I have a classification scenario with more than 10 classes where one class is a dedicated "garbage" class. With a CNN I currently reach accuracies around 96%, which is good enough for me.
In this particular application false positives (recognizing "garbage" as any non-garbage class) are a lot worse than confusions between the non-garbage classes or false negatives (recognizing any non-garbage class instead of "garbage"). To reduce these false positives I am looking for a suitable loss function.
My first idea was to use the categorical crossentropy and add a penalty value whenever a false positive is detected: (pseudocode)
loss = categorical_crossentropy(y_true, y_pred) + weight * penalty
penalty = 1 if (y_true == "garbage" and y_pred != "garbage") else 0
My Keras implementation is:
def penalized_cross_entropy(y_true, y_pred, garbage_id=0, weight=1.0):
ref_is_garbage = K.equal(K.argmax(y_true), garbage_id)
hyp_not_garbage = K.not_equal(K.argmax(y_pred), garbage_id)
penalty_ind = K.all(K.stack([ref_is_garbage, hyp_not_garbage], axis=0), axis=0) # logical and
penalty = K.cast(penalty_ind, dtype='float32')

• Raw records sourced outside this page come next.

<file path="src/core/smon_pkg.sv">
package smon_pkg;

  // register port
  localparam int unsigned ADDR_W            = 11;
  localparam int unsigned DATA_W            = 16;
  localparam logic [10:0] OFS_ANALOG_TRIM   = 11'h467;
  localparam logic [10:0] OFS_DEC_OVERRIDE  = 11'h468;
  localparam logic [10:0] OFS_SEQ_CONTROL   = 11'h46a;
  localparam logic [10:0] OFS_READBACK      = 11'h47b;

  localparam logic [15:0] RST_ANALOG_TRIM   = 16'h0012;
  localparam logic [15:0] RST_DEC_OVERRIDE  = 16'h0920;
  localparam logic [8:0]  RST_SEQ_CONTROL   = 9'h094;

  // sequence control fields
  localparam int unsigned SEQ_W             = 9;
  localparam int unsigned SEQ_HIST_CLR      = 8;
  localparam int unsigned SEQ_DISCARD4      = 7;
  localparam int unsigned SEQ_AVG4          = 6;
  localparam int unsigned SEQ_DIV_HI        = 5;
  localparam int unsigned SEQ_DIV_LO        = 4;
  localparam int unsigned SEQ_RUN_NO_LINK   = 3;
  localparam int unsigned SEQ_HOLD_RESET    = 2;
  localparam int unsigned SEQ_PERIODIC      = 1;
  localparam int unsigned SEQ_START         = 0;

  // decimation override fields
  localparam int unsigned DEC_MAN_HOLD      = 15;
  localparam int unsigned DEC_RB_SEL_HI     = 14;
  localparam int unsigned DEC_RB_SEL_LO     = 12;
  localparam int unsigned DEC_MAN_SEL_HI    = 2;
  localparam int unsigned DEC_MAN_SEL_LO    = 0;

  // converter clock: system clock divided by 10, 20 or 40
  localparam int unsigned CLK_FREQ_KHZ      = 125000;
  localparam int unsigned ADC_FAST_KHZ      = 12500;
  localparam logic [5:0]  ADC_DIV_FAST      = 6'(CLK_FREQ_KHZ / ADC_FAST_KHZ);
  localparam logic [1:0]  DIV_CODE_FAST     = 2'h0;
  localparam logic [1:0]  DIV_CODE_MID      = 2'h1;
  localparam logic [1:0]  DIV_CODE_SLOW     = 2'h2;

  // sample counts, stored as count minus one
  localparam logic [2:0]  SAMPLES_2_LAST    = 3'h1;
  localparam logic [2:0]  SAMPLES_4_LAST    = 3'h3;

  localparam int unsigned NUM_SENSORS       = 8;
  localparam int unsigned SEL_W             = 3;
  localparam int unsigned ACC_W             = 18;

  typedef enum logic [2:0] {
    SMON_RESET,
    SMON_IDLE,
    SMON_DISCARD,
    SMON_AVG,
    SMON_STORE,
    SMON_WAIT
  } smon_state_t;

endpackage

</file>
<file path="src/core/smon_seq.sv">
`timescale 1ns/1ps
module smon_seq #(
  parameter logic [15:0] PERIOD_TICKS = 16'h03e8
) (
  input  wire logic                            SYS_CLK,
  input  wire logic                            RST_N,
  input  wire logic                            REG_WE,
  input  wire logic [smon_pkg::ADDR_W-1:0]     REG_ADDR,
  input  wire logic [smon_pkg::DATA_W-1:0]     REG_WDATA,
  output logic      [smon_pkg::DATA_W-1:0]     REG_RDATA,
  input  wire logic [smon_pkg::DATA_W-1:0]     ADC_DATA,
  input  wire logic                            LINK_UP,
  input  wire logic                            BYPASS_FSM,
  output logic                                 ADC_CLK_EN,
  output logic      [smon_pkg::SEL_W-1:0]      SENSOR_SEL,
  output logic                                 SENSOR_RST,
  output logic                                 MON_RST,
  output logic      [smon_pkg::DATA_W-1:0]     ANALOG_TRIM,
  output logic      [smon_pkg::DATA_W-1:0]     DEC_OVERRIDE
);
  import smon_pkg::*;

  typedef struct packed {
    logic [15:0]                  trim_r;
    logic [15:0]                  dec_r;
    logic [SEQ_W-1:0]             seq_r;
    smon_state_t                  st_r;
    logic [SEL_W-1:0]             sensor_r;
    logic [2:0]                   cnt_r;
    logic [ACC_W-1:0]             acc_r;
    logic [15:0]                  wait_r;
    logic [NUM_SENSORS-1:0][15:0] hist_r;
    logic [15:0]                  adc_s1_r;
    logic [15:0]                  adc_s2_r;
    logic                         link_s1_r;
    logic                         link_s2_r;
    logic                         tick_r;
    logic [15:0]                  rdata_r;
    logic [15:0]                  readback_r;
    logic [SEL_W-1:0]             sel_out_r;
    logic                         srst_out_r;
    logic                         mrst_r;
  } smon_regs_t;

  smon_regs_t q;
  smon_regs_t n;
  logic       div_tick;
  logic       launch;
  logic       wr_seq;
  logic [2:0] disc_last;
  logic [2:0] avg_last;

  function automatic logic [15:0] mean_of(input logic [ACC_W-1:0] acc, input logic four);
    mean_of = four ? acc[17:2] : acc[16:1];
  endfunction

  smon_clkdiv u_div (
    .SYS_CLK  (SYS_CLK),
    .RST_N    (RST_N),
    .run      (!q.seq_r[SEQ_HOLD_RESET]),
    .div_code (q.seq_r[SEQ_DIV_HI:SEQ_DIV_LO]),
    .tick     (div_tick)
  );

  always_comb begin
    n         = q;
    launch    = 1'b0;
    wr_seq    = REG_WE && (REG_ADDR == OFS_SEQ_CONTROL);
    disc_last = q.seq_r[SEQ_DISCARD4] ? SAMPLES_4_LAST : SAMPLES_2_LAST;
    avg_last  = q.seq_r[SEQ_AVG4] ? SAMPLES_4_LAST : SAMPLES_2_LAST;

    // converter data and link come from outside this clock
    n.adc_s1_r  = ADC_DATA;
    n.adc_s2_r  = q.adc_s1_r;
    n.link_s1_r = LINK_UP;
    n.link_s2_r = q.link_s1_r;
    n.tick_r    = div_tick;

    if (REG_WE && REG_ADDR == OFS_ANALOG_TRIM) begin
      n.trim_r = REG_WDATA;
    end
    if (REG_WE && REG_ADDR == OFS_DEC_OVERRIDE) begin
      n.dec_r = REG_WDATA;
    end
    if (wr_seq) begin
      n.seq_r[SEQ_W-1:1] = REG_WDATA[SEQ_W-1:1];
    end

    if (q.seq_r[SEQ_HOLD_RESET]) begin
      // held in reset, any run dropped
      n.st_r     = SMON_RESET;
      n.sensor_r = '0;
      n.cnt_r    = '0;
      n.acc_r    = '0;
      n.wait_r   = '0;
    end else begin
      unique case (q.st_r)
        SMON_RESET: begin
          n.st_r = SMON_IDLE;
        end
        SMON_IDLE: begin
          if (!BYPASS_FSM && q.seq_r[SEQ_START] && (q.link_s2_r || q.seq_r[SEQ_RUN_NO_LINK])) begin
            launch     = 1'b1;
            n.st_r     = SMON_DISCARD;
            n.sensor_r = '0;
            n.cnt_r    = '0;
            n.acc_r    = '0;
          end
        end
        SMON_DISCARD: begin
          if (q.tick_r) begin
            if (q.cnt_r == disc_last) begin
              n.cnt_r = '0;
              n.st_r  = SMON_AVG;
            end else begin
              n.cnt_r = q.cnt_r + 3'h1;
            end
          end
        end
        SMON_AVG: begin
          if (q.tick_r) begin
            n.acc_r = q.acc_r + ACC_W'(q.adc_s2_r);
            if (q.cnt_r == avg_last) begin
              n.st_r = SMON_STORE;
            end else begin
              n.cnt_r = q.cnt_r + 3'h1;
            end
          end
        end
        SMON_STORE: begin
          n.hist_r[q.sensor_r] = mean_of(q.acc_r, q.seq_r[SEQ_AVG4]);
          n.cnt_r              = '0;
          n.acc_r              = '0;
          if (q.sensor_r == SEL_W'(NUM_SENSORS - 1)) begin
            n.st_r   = q.seq_r[SEQ_PERIODIC] ? SMON_WAIT : SMON_IDLE;
            n.wait_r = '0;
          end else begin
            n.sensor_r = q.sensor_r + 3'h1;
            n.st_r     = SMON_DISCARD;
          end
        end
        SMON_WAIT: begin
          // periodic bit cleared ends the repetition
          if (!q.seq_r[SEQ_PERIODIC]) begin
            n.st_r = SMON_IDLE;
          end else if (q.tick_r) begin
            if (q.wait_r >= PERIOD_TICKS - 16'h0001) begin
              n.st_r     = SMON_DISCARD;
              n.sensor_r = '0;
            end else begin
              n.wait_r = q.wait_r + 16'h0001;
            end
          end
        end
        default: begin
          n.st_r = SMON_RESET;
        end
      endcase
    end

    // self-clearing start; a new write wins over the clear
    if (wr_seq && REG_WDATA[SEQ_START]) begin
      n.seq_r[SEQ_START] = 1'b1;
    end else if (launch || q.seq_r[SEQ_HOLD_RESET]) begin
      n.seq_r[SEQ_START] = 1'b0;
    end

    // clear applied after the store so it always wins
    if (q.seq_r[SEQ_HIST_CLR]) begin
      n.hist_r = '0;
    end

    if (BYPASS_FSM) begin
      n.sel_out_r  = q.dec_r[DEC_MAN_SEL_HI:DEC_MAN_SEL_LO];
      n.srst_out_r = q.dec_r[DEC_MAN_HOLD];
    end else begin
      n.sel_out_r  = q.sensor_r;
      n.srst_out_r = (q.st_r == SMON_RESET);
    end
    n.mrst_r = (q.st_r == SMON_RESET);

    n.readback_r = q.hist_r[q.dec_r[DEC_RB_SEL_HI:DEC_RB_SEL_LO]];

    unique case (REG_ADDR)
      OFS_ANALOG_TRIM:  n.rdata_r = q.trim_r;
      OFS_DEC_OVERRIDE: n.rdata_r = q.dec_r;
      OFS_SEQ_CONTROL:  n.rdata_r = {7'h00, q.seq_r};
      OFS_READBACK:     n.rdata_r = q.readback_r;
      default:          n.rdata_r = 16'h0000;
    endcase
  end

  always_ff @(posedge SYS_CLK or negedge RST_N) begin
    if (!RST_N) begin
      q          <= '0;
      q.trim_r   <= RST_ANALOG_TRIM;
      q.dec_r    <= RST_DEC_OVERRIDE;
      q.seq_r    <= RST_SEQ_CONTROL;
      q.st_r     <= SMON_RESET;
      q.mrst_r   <= 1'b1;
      q.srst_out_r <= 1'b1;
    end else begin
      q <= n;
    end
  end

  assign REG_RDATA    = q.rdata_r;
  assign ADC_CLK_EN   = q.tick_r;
  assign SENSOR_SEL   = q.sel_out_r;
  assign SENSOR_RST   = q.srst_out_r;
  assign MON_RST      = q.mrst_r;
  assign ANALOG_TRIM  = q.trim_r;
  assign DEC_OVERRIDE = q.dec_r;
endmodule

</file>
<file path="src/core/smon_clkdiv.sv">
`timescale 1ns/1ps
module smon_clkdiv (
  input  wire logic       SYS_CLK,
  input  wire logic       RST_N,
  input  wire logic       run,
  input  wire logic [1:0] div_code,
  output logic            tick
);
  import smon_pkg::*;

  typedef struct packed {
    logic [5:0] cnt_r;
    logic       tick_r;
  } smon_div_t;

  smon_div_t q;
  smon_div_t n;
  logic [5:0] limit;

  always_comb begin
    n = q;
    // reserved code falls back to the slowest rate
    unique case (div_code)
      DIV_CODE_FAST: limit = ADC_DIV_FAST;
      DIV_CODE_MID:  limit = 6'(ADC_DIV_FAST << 1);
      default:       limit = 6'(ADC_DIV_FAST << 2);
    endcase
    n.tick_r = 1'b0;
    if (!run) begin
      n.cnt_r = '0;
    end else if (q.cnt_r >= limit - 6'h01) begin
      n.cnt_r  = '0;
      n.tick_r = 1'b1;
    end else begin
      n.cnt_r = q.cnt_r + 6'h01;
    end
  end

  always_ff @(posedge SYS_CLK or negedge RST_N) begin
    if (!RST_N) begin
      q <= '0;
    end else begin
      q <= n;
    end
  end

  assign tick = q.tick_r;

endmodule

</file>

return K.categorical_crossentropy(y_true, y_pred) + weight * penalty
I tried different values for weight
but I was not able to reduce the false positives. For small values the penalty has no effect at all (as expected) and for very large values (e.g. weight = 50
) the network only ever recognizes a single class.
Is my approach complete nonsense or should that in theory work? (Its my first time working with a non-standard loss function).

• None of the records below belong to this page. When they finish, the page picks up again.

<file path="src/iprc_pkg.sv">
// Constants, register map and types for the interrupt priority registers
`default_nettype none
package iprc_pkg;

    localparam int unsigned DATA_W  = 32;
    localparam int unsigned ADDR_W  = 12;
    localparam int unsigned REG_W   = 16;
    localparam int unsigned LVL_W   = 2;
    localparam int unsigned NUM_SRC = 21;

    // Printed offsets are word indices; byte address is four times the index
    localparam logic [3:0] IDX_PRI3 = 4'h3;
    localparam logic [3:0] IDX_PRI4 = 4'h4;
    localparam logic [3:0] IDX_PRI5 = 4'h5;
    localparam logic [3:0] IDX_PRI6 = 4'h6;

    localparam logic [ADDR_W-1:0] ADDR_PRI3 = {6'h00, IDX_PRI3, 2'h0};
    localparam logic [ADDR_W-1:0] ADDR_PRI4 = {6'h00, IDX_PRI4, 2'h0};
    localparam logic [ADDR_W-1:0] ADDR_PRI5 = {6'h00, IDX_PRI5, 2'h0};
    localparam logic [ADDR_W-1:0] ADDR_PRI6 = {6'h00, IDX_PRI6, 2'h0};

    // Writable bits of each register; everything else is reserved
    localparam logic [REG_W-1:0] MASK_PRI3 = 16'h000C;
    localparam logic [REG_W-1:0] MASK_PRI4 = 16'hFC3F;
    localparam logic [REG_W-1:0] MASK_PRI5 = 16'hFF3F;
    localparam logic [REG_W-1:0] MASK_PRI6 = 16'hFFCF;
    localparam logic [REG_W-1:0] RST_PRI   = 16'h0000;
    localparam logic [DATA_W-REG_W-1:0] RD_PAD = 16'h0000;

    // Field low bit positions
    localparam int unsigned CAN_BUSOFF_LSB  = 2;
    localparam int unsigned SPI_A_RX_LSB    = 14;
    localparam int unsigned SPI_B_TX_LSB    = 12;
    localparam int unsigned SPI_B_RX_LSB    = 10;
    localparam int unsigned PORT_A_LSB      = 4;
    localparam int unsigned PORT_B_LSB      = 2;
    localparam int unsigned PORT_C_LSB      = 0;
    localparam int unsigned DEC_B_INDEX_LSB = 14;
    localparam int unsigned DEC_B_HOME_LSB  = 12;
    localparam int unsigned UART_B_RX_LSB   = 10;
    localparam int unsigned UART_B_ERR_LSB  = 8;
    localparam int unsigned UART_B_IDLE_LSB = 4;
    localparam int unsigned UART_B_TXE_LSB  = 2;
    localparam int unsigned SPI_A_TX_LSB    = 0;
    localparam int unsigned TMR_C0_LSB      = 14;
    localparam int unsigned TMR_D3_LSB      = 12;
    localparam int unsigned TMR_D2_LSB      = 10;
    localparam int unsigned TMR_D1_LSB      = 8;
    localparam int unsigned TMR_D0_LSB      = 6;
    localparam int unsigned DEC_A_INDEX_LSB = 2;
    localparam int unsigned DEC_A_HOME_LSB  = 0;

    // Field encoding: 00 disables, otherwise level is code minus one
    localparam logic [LVL_W-1:0] LVL_OFF  = 2'h0;
    localparam logic [LVL_W-1:0] LVL_STEP = 2'h1;

    // Position of each source in the request and level vectors
    localparam int unsigned SRC_CAN_BUSOFF  = 0;
    localparam int unsigned SRC_SPI_A_RX    = 1;
    localparam int unsigned SRC_SPI_B_TX    = 2;
    localparam int unsigned SRC_SPI_B_RX    = 3;
    localparam int unsigned SRC_PORT_A      = 4;
    localparam int unsigned SRC_PORT_B      = 5;
    localparam int unsigned SRC_PORT_C      = 6;
    localparam int unsigned SRC_DEC_B_INDEX = 7;
    localparam int unsigned SRC_DEC_B_HOME  = 8;
    localparam int unsigned SRC_UART_B_RX   = 9;
    localparam int unsigned SRC_UART_B_ERR  = 10;
    localparam int unsigned SRC_UART_B_IDLE = 11;
    localparam int unsigned SRC_UART_B_TXE  = 12;
    localparam int unsigned SRC_SPI_A_TX    = 13;
    localparam int unsigned SRC_TMR_C0      = 14;
    localparam int unsigned SRC_TMR_D3      = 15;
    localparam int unsigned SRC_TMR_D2      = 16;
    localparam int unsigned SRC_TMR_D1      = 17;
    localparam int unsigned SRC_TMR_D0      = 18;
    localparam int unsigned SRC_DEC_A_INDEX = 19;
    localparam int unsigned SRC_DEC_A_HOME  = 20;

    typedef enum logic [1:0] {
        IPRC_ST_IDLE   = 2'b01,
        IPRC_ST_ANSWER = 2'b10
    } iprc_state_t;

endpackage
`default_nettype wire

</file>
<file path="src/iprc_forward.sv">
// Registered forwarding of enabled requests with their priority levels
`timescale 1ns/1ps
`default_nettype none
module iprc_forward #(
    parameter int unsigned N = 21
) (
    input  wire logic                       pclk,
    input  wire logic                       presetn,
    input  wire logic [N-1:0]               req,
    input  wire logic [N*iprc_pkg::LVL_W-1:0] fields,
    output var  logic [N-1:0]               out_valid,
    output var  logic [N*iprc_pkg::LVL_W-1:0] out_level
);
    import iprc_pkg::*;

    logic [N-1:0]       next_valid;
    logic [N*LVL_W-1:0] next_level;

    function automatic logic [LVL_W-1:0] level_of(input logic [LVL_W-1:0] code);
        level_of = (code == LVL_OFF) ? LVL_OFF : code - LVL_STEP;
    endfunction

    for (genvar i = 0; i < N; i++) begin : g_src
        assign next_valid[i] = req[i] && (fields[i*LVL_W +: LVL_W] != LVL_OFF);
        assign next_level[i*LVL_W +: LVL_W] = level_of(fields[i*LVL_W +: LVL_W]);
    end

    // One register stage so the arbiter sees glitch-free levels
    always_ff @(posedge pclk or negedge presetn) begin
        if (!presetn) begin
            out_valid <= '0;
            out_level <= '0;
        end else begin
            out_valid <= next_valid;
            out_level <= next_level;
        end
    end

endmodule
`default_nettype wire

</file>
<file path="src/iprc_regs.sv">
// APB register bank for interrupt priority fields and request forwarding
// What this block does
// - Field code 00 disables the request; it is never forwarded.
// - Codes 01, 10, 11 give priority levels 0, 1, 2.
// - Reset clears every priority field, so all sources start disabled.
// - Reserved bits read as zero and ignore writes.
// - Third register: CAN bus-off field at bits 3-2, bits 1-0 reserved.
// - Fourth register: SPI A rx 15-14, SPI B tx 13-12, SPI B rx 11-10.
// - Fourth register: bits 9-6 reserved; ports A, B, C at 5-4, 3-2, 1-0.
// - Fifth register: decoder B index 15-14, home/watchdog 13-12.
// - Fifth register: UART B rx full 11-10, rx error 9-8, 7-6 reserved.
// - Fifth register: UART B tx idle 5-4, tx empty 3-2, SPI A tx 1-0.
// - Sixth register: timer C ch0 15-14, timer D ch3 13-12, ch2 11-10.
// - Sixth register: timer D ch1 9-8, ch0 7-6, bits 5-4 reserved.
// - Sixth register: decoder A index 3-2, home/watchdog 1-0.
`timescale 1ns/1ps
`default_nettype none
module iprc_regs (
    input  wire logic                                        pclk,
    input  wire logic                                        presetn,
    input  wire logic                                        psel,
    input  wire logic                                        penable,
    input  wire logic                                        pwrite,
    input  wire logic [iprc_pkg::ADDR_W-1:0]                 paddr,
    input  wire logic [iprc_pkg::DATA_W-1:0]                 pwdata,
    output var  logic [iprc_pkg::DATA_W-1:0]                 prdata,
    output var  logic                                        pready,
    output var  logic                                        pslverr,
    input  wire logic [iprc_pkg::NUM_SRC-1:0]                irq_req,
    output var  logic [iprc_pkg::NUM_SRC-1:0]                irq_valid,
    output var  logic [iprc_pkg::NUM_SRC*iprc_pkg::LVL_W-1:0] irq_level
);
    import iprc_pkg::*;

    iprc_state_t            state;
    iprc_state_t            next_state;
    logic [REG_W-1:0]       pri3;
    logic [REG_W-1:0]       pri4;
    logic [REG_W-1:0]       pri5;
    logic [REG_W-1:0]       pri6;
    logic [DATA_W-1:0]      next_prdata;
    logic                   next_pready;
    logic                   next_pslverr;

    // Address decode
    function automatic logic hit(input logic [ADDR_W-1:0] a, input logic [ADDR_W-1:0] base);
        hit = (a == base);
    endfunction

    wire logic sel3    = hit(paddr, ADDR_PRI3);
    wire logic sel4    = hit(paddr, ADDR_PRI4);
    wire logic sel5    = hit(paddr, ADDR_PRI5);
    wire logic sel6    = hit(paddr, ADDR_PRI6);
    wire logic mapped  = sel3 | sel4 | sel5 | sel6;
    wire logic setup   = psel && !penable && (state == IPRC_ST_IDLE);
    // Writes land only on the edge where the access completes
    wire logic wr_ok   = psel && penable && pready && pwrite && mapped;
    wire logic [REG_W-1:0] wr_word = pwdata[REG_W-1:0];

    // Reserved bits are never stored, so they read back as zero
    wire logic [REG_W-1:0] rd_word =
        sel3 ? pri3 :
        sel4 ? pri4 :
        sel5 ? pri5 :
        sel6 ? pri6 : RST_PRI;

    // Named fields
    wire logic [LVL_W-1:0] can_busoff_level         = pri3[CAN_BUSOFF_LSB  +: LVL_W];
    wire logic [LVL_W-1:0] spi_a_rx_full_level      = pri4[SPI_A_RX_LSB    +: LVL_W];
    wire logic [LVL_W-1:0] spi_b_tx_empty_level     = pri4[SPI_B_TX_LSB    +: LVL_W];
    wire logic [LVL_W-1:0] spi_b_rx_full_level      = pri4[SPI_B_RX_LSB    +: LVL_W];
    wire logic [LVL_W-1:0] port_a_level             = pri4[PORT_A_LSB      +: LVL_W];
    wire logic [LVL_W-1:0] port_b_level             = pri4[PORT_B_LSB      +: LVL_W];
    wire logic [LVL_W-1:0] port_c_level             = pri4[PORT_C_LSB      +: LVL_W];
    wire logic [LVL_W-1:0] decoder_b_index_level    = pri5[DEC_B_INDEX_LSB +: LVL_W];
    wire logic [LVL_W-1:0] decoder_b_home_wdog_level = pri5[DEC_B_HOME_LSB +: LVL_W];
    wire logic [LVL_W-1:0] uart_b_rx_full_level     = pri5[UART_B_RX_LSB   +: LVL_W];
    wire logic [LVL_W-1:0] uart_b_rx_error_level    = pri5[UART_B_ERR_LSB  +: LVL_W];
    wire logic [LVL_W-1:0] uart_b_tx_idle_level     = pri5[UART_B_IDLE_LSB +: LVL_W];
    wire logic [LVL_W-1:0] uart_b_tx_empty_level    = pri5[UART_B_TXE_LSB  +: LVL_W];
    wire logic [LVL_W-1:0] spi_a_tx_empty_level     = pri5[SPI_A_TX_LSB    +: LVL_W];
    wire logic [LVL_W-1:0] timer_c_ch0_level        = pri6[TMR_C0_LSB      +: LVL_W];
    wire logic [LVL_W-1:0] timer_d_ch3_level        = pri6[TMR_D3_LSB      +: LVL_W];
    wire logic [LVL_W-1:0] timer_d_ch2_level        = pri6[TMR_D2_LSB      +: LVL_W];
    wire logic [LVL_W-1:0] timer_d_ch1_level        = pri6[TMR_D1_LSB      +: LVL_W];
    wire logic [LVL_W-1:0] timer_d_ch0_level        = pri6[TMR_D0_LSB      +: LVL_W];
    wire logic [LVL_W-1:0] decoder_a_index_level    = pri6[DEC_A_INDEX_LSB +: LVL_W];
    wire logic [LVL_W-1:0] decoder_a_home_wdog_level = pri6[DEC_A_HOME_LSB +: LVL_W];

    logic [NUM_SRC*LVL_W-1:0] field_vec;
    assign field_vec[SRC_CAN_BUSOFF*LVL_W  +: LVL_W] = can_busoff_level;
    assign field_vec[SRC_SPI_A_RX*LVL_W    +: LVL_W] = spi_a_rx_full_level;
    assign field_vec[SRC_SPI_B_TX*LVL_W    +: LVL_W] = spi_b_tx_empty_level;
    assign field_vec[SRC_SPI_B_RX*LVL_W    +: LVL_W] = spi_b_rx_full_level;
    assign field_vec[SRC_PORT_A*LVL_W      +: LVL_W] = port_a_level;
    assign field_vec[SRC_PORT_B*LVL_W      +: LVL_W] = port_b_level;
    assign field_vec[SRC_PORT_C*LVL_W      +: LVL_W] = port_c_level;
    assign field_vec[SRC_DEC_B_INDEX*LVL_W +: LVL_W] = decoder_b_index_level;
    assign field_vec[SRC_DEC_B_HOME*LVL_W  +: LVL_W] = decoder_b_home_wdog_level;
    assign field_vec[SRC_UART_B_RX*LVL_W   +: LVL_W] = uart_b_rx_full_level;
    assign field_vec[SRC_UART_B_ERR*LVL_W  +: LVL_W] = uart_b_rx_error_level;
    assign field_vec[SRC_UART_B_IDLE*LVL_W +: LVL_W] = uart_b_tx_idle_level;
    assign field_vec[SRC_UART_B_TXE*LVL_W  +: LVL_W] = uart_b_tx_empty_level;
    assign field_vec[SRC_SPI_A_TX*LVL_W    +: LVL_W] = spi_a_tx_empty_level;
    assign field_vec[SRC_TMR_C0*LVL_W      +: LVL_W] = timer_c_ch0_level;
    assign field_vec[SRC_TMR_D3*LVL_W      +: LVL_W] = timer_d_ch3_level;
    assign field_vec[SRC_TMR_D2*LVL_W      +: LVL_W] = timer_d_ch2_level;
    assign field_vec[SRC_TMR_D1*LVL_W      +: LVL_W] = timer_d_ch1_level;
    assign field_vec[SRC_TMR_D0*LVL_W      +: LVL_W] = timer_d_ch0_level;
    assign field_vec[SRC_DEC_A_INDEX*LVL_W +: LVL_W] = decoder_a_index_level;
    assign field_vec[SRC_DEC_A_HOME*LVL_W  +: LVL_W] = decoder_a_home_wdog_level;

    // APB answer: ready is raised in the first access cycle, so no wait states
    always_comb begin
        next_state   = state;
        next_pready  = 1'b0;
        next_pslverr = 1'b0;
        next_prdata  = prdata;
        case (state)
            IPRC_ST_IDLE: begin
                if (setup) begin
                    next_state   = IPRC_ST_ANSWER;
                    next_pready  = 1'b1;
                    next_pslverr = !mapped;
                    next_prdata  = pwrite ? {DATA_W{1'b0}} : {RD_PAD, rd_word};
                end
            end
            IPRC_ST_ANSWER: begin
                next_state = IPRC_ST_IDLE;
            end
            default: begin
                next_state = IPRC_ST_IDLE;
            end
        endcase
    end

    always_ff @(posedge pclk or negedge presetn) begin
        if (!presetn) begin
            state   <= IPRC_ST_IDLE;
            pready  <= 1'b0;
            pslverr <= 1'b0;
            prdata  <= '0;
        end else begin
            state   <= next_state;
            pready  <= next_pready;
            pslverr <= next_pslverr;
            prdata  <= next_prdata;
        end
    end

    // Masking on write keeps reserved positions at zero forever
    always_ff @(posedge pclk or negedge presetn) begin
        if (!presetn) begin
            pri3 <= RST_PRI;
            pri4 <= RST_PRI;
            pri5 <= RST_PRI;
            pri6 <= RST_PRI;
        end else if (wr_ok) begin
            if (sel3) pri3 <= wr_word & MASK_PRI3;
            if (sel4) pri4 <= wr_word & MASK_PRI4;
            if (sel5) pri5 <= wr_word & MASK_PRI5;
            if (sel6) pri6 <= wr_word & MASK_PRI6;
        end
    end

    iprc_forward #(
        .N (NUM_SRC)
    ) u_forward (
        .pclk      (pclk),
        .presetn   (presetn),
        .req       (irq_req),
        .fields    (field_vec),
        .out_valid (irq_valid),
        .out_level (irq_level)
    );

    // Helper for the checks below
    logic [NUM_SRC-1:0] field_on;
    for (genvar i = 0; i < NUM_SRC; i++) begin : g_on
        assign field_on[i] = (field_vec[i*LVL_W +: LVL_W] != LVL_OFF);
    end
endmodule
`default_nettype wire

</file>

Are there other/better ways to penalize such false positive errors? Sadly, most articles focus on binary classification and I could not find much for a multiclass case.
Edit:
As stated in the comments the penalty from above is not differentiable and has therefore no effect on the training upgrades. This was my next attempt:
penalized_cross_entropy(y_true, y_pred, garbage_id=0, weight=1.0):
ngs = (1 - y_pred[:, garbage_id]) # non garbage score (sum of scores of all non-garbage classes)
penalty = y_true[:, garbage_id] * ngs / (1.-ngs)
return K.categorical_crossentropy(y_true, y_pred) + weight * penalty
Here the combined score of all non-garbage classes are added for all samples of the minibatch that are false positives. For samples that are not false positives, the penalty is 0.
I tested the implementation on mnist with a small feedforward network and sgd optimizer using class "5" as "garbage":
With just the crossentropy the accuracy is around 0.9343 and the "false positive rate" (class "5" images recognized as something else) is 0.0093.
With the penalized cross entropy (weight 3.0) the accuracy is 0.9378 and the false positive rate is 0.0016
So apparently this works, however I am not sure if its the best approach. Also the adam optimizer does not work well with this loss function, thats why I had to use sgd.